Com a reforma, isso deixa de existir, já que o novo IBS é arrecadado em favor do estado de destino do produto. Assim, a perspectiva é de um retorno à saturação no Sul e Sudeste⁴, que abrigam a maior parte do mercado consumidor do país. Essa é uma das repercussões da Lei nº 214/2025 que, embora tenha previsão de ocorrência gradual durante os próximos 50 anos, merece perquirição futura por parte dos juristas.
Por fim, sem a intenção de esgotar a discussão sobre o tema, é relevante abordar o cashback para pessoas de baixa renda. A lei prevê que haja 100% de retorno para a CBS e 20% para o IBS exclusivamente para os seguintes itens: (I) aquisição de botijão de até 13 kg de gás liquefeito de petróleo; (II) nas operações de fornecimento domiciliar de energia elétrica; (III) no abastecimento de água, esgotamento sanitário e gás canalizado; e (IV) nas operações de fornecimento de telecomunicações. Para os demais itens, o cashback será de 20% tanto para CBS como para IBS.
Sob esse olhar para a Lei nº 214/2025, é possível concluir que o Brasil inicia um novo ciclo tributário, com o objetivo de aproximar o cidadão comum da lógica tributária, tornando o sistema mais transparente, previsível, menos burocrático e, quem sabe, menos oneroso, cujo sucesso dependerá da implementação eficiente da lei para sustentar as transformações propostas. Na prática, o futuro dirá se a reforma tributária será, enfim, um avanço real ou apenas mais um capítulo na longa história da tributação brasileira.
Referências
[1] BRASIL. Lei Nº 214, de 16 de janeiro de 2025. “Art. 480. § 1º O CGIBS, nos termos da Constituição Federal e desta Lei Complementar, terá sua atuação caracterizada pela ausência de vinculação, tutela ou subordinação hierárquica a qualquer órgão da administração pública.” Disponível em: . Acesso em: 03 abr. 2025.
[2] RIPODI, Leandro.

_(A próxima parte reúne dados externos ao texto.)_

--- config.mk ---
export PLATFORM = sky130hd
export DESIGN_NAME = move_incr_or_return_exec
export DESIGN_NICKNAME = d
export VERILOG_FILES = /design/src/rtl/exec_pkg.sv /design/src/rtl/alu_calc.sv /design/src/rtl/move_incr_or_return_exec.sv
export SDC_FILE = /design/constraint.sdc
export NUM_CORES = 1
export LEC_CHECK = 0
export CAP_MARGIN = 25
export CORE_MARGIN = 3
export CORE_UTILIZATION = 60
export CTS_CLUSTER_DIAMETER = 60
export CTS_CLUSTER_SIZE = 40
export DETAILED_ROUTE_END_ITERATION = 7
export DONT_BUFFER_PORTS = 1
export PLACE_DENSITY_LB_ADDON = 0.05
export SLEW_MARGIN = 25
export SYNTH_ARGS = -nofsm -noshare
export SYNTH_HDL_FRONTEND = slang
export SYNTH_SLANG_ARGS = --single-unit
--- constraint.sdc ---
create_clock -name REF_CLK -period 1.7 [get_ports REF_CLK]
set_clock_uncertainty 0.1 [all_clocks]
set_input_delay 0.085 -clock REF_CLK [delete_from_list [all_inputs] [get_ports REF_CLK]]
set_output_delay 0.085 -clock REF_CLK [all_outputs]
set_load 0.03 [all_outputs]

Competência compartilhada na Emenda Constitucional Nº 132/2023 (Reforma Tributária). Revista Tributária e de Finanças Públicas, Nº 159, p. 125-126, 2023. Disponível em: . Acesso em: 03 abr. 2025
[3] BRASIL. Lei Nº 214, de 16 de janeiro de 2025. “Art. 371. De 2029 a 2077 é vedado aos Estados, ao Distrito Federal e aos Municípios fixar alíquotas do IBS inferiores às necessárias para garantir as retenções de que tratam o § 1º do art. 131 e o art. 132, ambos do Ato das Disposições Constitucionais Transitórias da Constituição Federal.” Disponível em: . Acesso em: 03 abr. 2025.
[4] SPERANDIO, Luiz Guilherme Gouveia. Reforma tributária e os benefícios fiscais estaduais. Migalhas, 15 fev. 2024. Migalhas de Peso. Disponível em: . Acesso em: 03 abr. 2025.